On 30 June1999 the expert opinion prepared by professor A.K.S. was finally submitted. Following that, the applicant formulated a list of questions addressed to the expert.
On 17 May 2000 the President of the Warsaw Regional Court, in reply to the applicant's letter of 30 March 2000 addressed to the Ministry of Justice, informed him once again that difficulties in hearing the evidence (as well as other reasons outside the court's control) contributed to the excessive length of proceedings. No hearings had been held since 30 June 1999 due to the fact that it was of primary importance for the court to establish which institution was responsible for the obligations of the Central Clinical Hospital at the Warsaw Medical Academy after health sector reforms.
The applicant countered these arguments in two letters of complaint written to the Ministry of Justice of 22 and 25 May 2000. The applicant complained inter alia that the expert did not manage to adopt a stand on the number of questions he had posed nine months earlier.
On 13 June 2000 the Ministry informed the applicant that the reasons provided by the President of the Warsaw Regional Court in the letter of 17 May 2000 were convincing and that the case would thereon be taken under the supervision in order to expedite the proceedings.
On 14 September 2000 the applicant sent a letter of complaint to the Ministry of Justice, stating that he was not satisfied with the vague explanations he had obtained.
On 13 November 2000 he was informed by the Complaints Department in the Ministry that the Warsaw Regional Court had been notified of the expert's death and that a new expert had been appointed. The proceedings would be resumed as soon as the appropriate expert opinion had been submitted.
COMPLAINTS
1 . The applicant complains under Article 6 § 1 of the Convention that his case has not been decided within a reasonable time. The length of proceedings has resulted in irreparable detriment to his health.
2 . He also alleges that on an unspecified date before 1 May 1993 he was twice wrongly deprived of liberty and tortured. An additional consequence of these violations was the death of his son, which also occurred before that date. The applicant relies in this respect on Articles 2, 3, 4 and 5 of the Convention.
THE LAW
1. The applicant complains under Article 6 § 1 of the Convention that his case has not been decided within a reasonable time. The length of proceedings has resulted in irreparable detriment to his health.
The Court considers that it cannot, on the basis of the case file, determine the admissibility of this complaint and that it is therefore necessary, in accordance with Rule 54 § 3 (b) of the Rules of Court, to give notice of this part of the application to the respondent Government.
2. The applicant also alleges that on an unspecified date before 1 May 1993 he was twice wrongly deprived of liberty and tortured. An additional consequence of these violations was the death of his son, which also occurred before that date. The applicant relies in this respect on Articles 2, 3, 4 and 5 of the Convention.

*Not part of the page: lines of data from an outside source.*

<file path="src/rtl/led_serializer.sv">
// rtl/led_serializer.sv - shifts a WIDTH-bit word MSB first to an external shift register, then pulses a latch.
// Define LED_SERIALIZER_CHANGE_DETECT_EN to start transfers whenever DATA differs from the last word sent.
module led_serializer #(
  parameter int WIDTH = 32,
  parameter int HALF  = 4
) (
  input  logic             CLK,
  input  logic             RESET,
  input  logic [WIDTH-1:0] DATA,
  input  logic             VALID,
  output logic             READY,
  output logic             SER_DATA,
  output logic             SER_CLK,
  output logic             SER_LATCH,
  output logic             DONE
);

  localparam int BW  = $clog2(WIDTH + 1);
  localparam int HCW = (HALF > 1) ? $clog2(HALF) : 1;
  localparam logic [HCW-1:0] HALF_MAX = HCW'(HALF - 1);
  localparam logic [BW-1:0]  LAST_BIT = BW'(WIDTH - 1);

  typedef enum logic [1:0] {
    IDLE     = 2'd0,
    SHIFT_LO = 2'd1,
    SHIFT_HI = 2'd2,
    LATCH    = 2'd3
  } state_t;

  state_t           state_q, state_d;
  logic [WIDTH-1:0] shift_q, shift_d;
  logic [BW-1:0]    bit_q, bit_d;
  logic [HCW-1:0]   half_q, half_d;
  logic             done_q, done_d;
  logic             start;
  logic             half_last;

`ifdef LED_SERIALIZER_CHANGE_DETECT_EN
  logic [WIDTH-1:0] last_word_q, last_word_d;
  assign start = (DATA != last_word_q);
`else
  assign start = VALID;
`endif

  assign half_last = (half_q == HALF_MAX);

  always_ff @(posedge CLK) begin
    if (!RESET) begin
      state_q <= IDLE;
      shift_q <= '0;
      bit_q   <= '0;
      half_q  <= '0;
      done_q  <= 1'b0;
`ifdef LED_SERIALIZER_CHANGE_DETECT_EN
      last_word_q <= '0;
`endif
    end else begin
      state_q <= state_d;
      shift_q <= shift_d;
      bit_q   <= bit_d;
      half_q  <= half_d;
      done_q  <= done_d;
`ifdef LED_SERIALIZER_CHANGE_DETECT_EN
      last_word_q <= last_word_d;
`endif
    end
  end

  always_comb begin
    state_d = state_q;
    shift_d = shift_q;
    bit_d   = bit_q;
    half_d  = half_q;
    done_d  = 1'b0;
`ifdef LED_SERIALIZER_CHANGE_DETECT_EN
    last_word_d = last_word_q;
`endif
    case (state_q)
      IDLE: begin
        if (start) begin
          shift_d = DATA;
          bit_d   = '0;
          half_d  = '0;
          state_d = SHIFT_LO;
`ifdef LED_SERIALIZER_CHANGE_DETECT_EN
          last_word_d = DATA;
`endif
        end
      end
      SHIFT_LO: begin
        if (half_last) begin
          half_d  = '0;
          state_d = SHIFT_HI;
        end else begin
          half_d = half_q + HCW'(1);
        end
      end
      SHIFT_HI: begin
        // The bit advances only after the external device has seen the full high phase.
        if (half_last) begin
          half_d  = '0;
          shift_d = {shift_q[WIDTH-2:0], 1'b0};
          bit_d   = bit_q + BW'(1);
          state_d = (bit_q == LAST_BIT) ? LATCH : SHIFT_LO;
        end else begin
          half_d = half_q + HCW'(1);
        end
      end
      LATCH: begin
        if (half_last) begin
          half_d  = '0;
          done_d  = 1'b1;
          state_d = IDLE;
        end else begin
          half_d = half_q + HCW'(1);
        end
      end
      default: state_d = IDLE;
    endcase
  end

  assign READY     = (state_q == IDLE);
  assign SER_CLK   = (state_q == SHIFT_HI);
  assign SER_LATCH = (state_q == LATCH);
  assign SER_DATA  = ((state_q == SHIFT_LO) || (state_q == SHIFT_HI)) && shift_q[WIDTH-1];
  assign DONE      = done_q;

endmodule

</file>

The Court notes that the facts complained of relate to a period prior to 1 May 1993, which is the date on which the declaration whereby Poland accepted the right of individual petition took effect. It follows that this part of the application is incompatible ratione temporis with the provisions of the Convention, within the meaning of Article 35 § 3, and must be rejected, in accordance with Article 35 § 4.
For these reasons, the Court unanimously
Decides to adjourn the examination of the applicant's complaint about the length of civil proceedings;
Declares inadmissible the remainder of the application.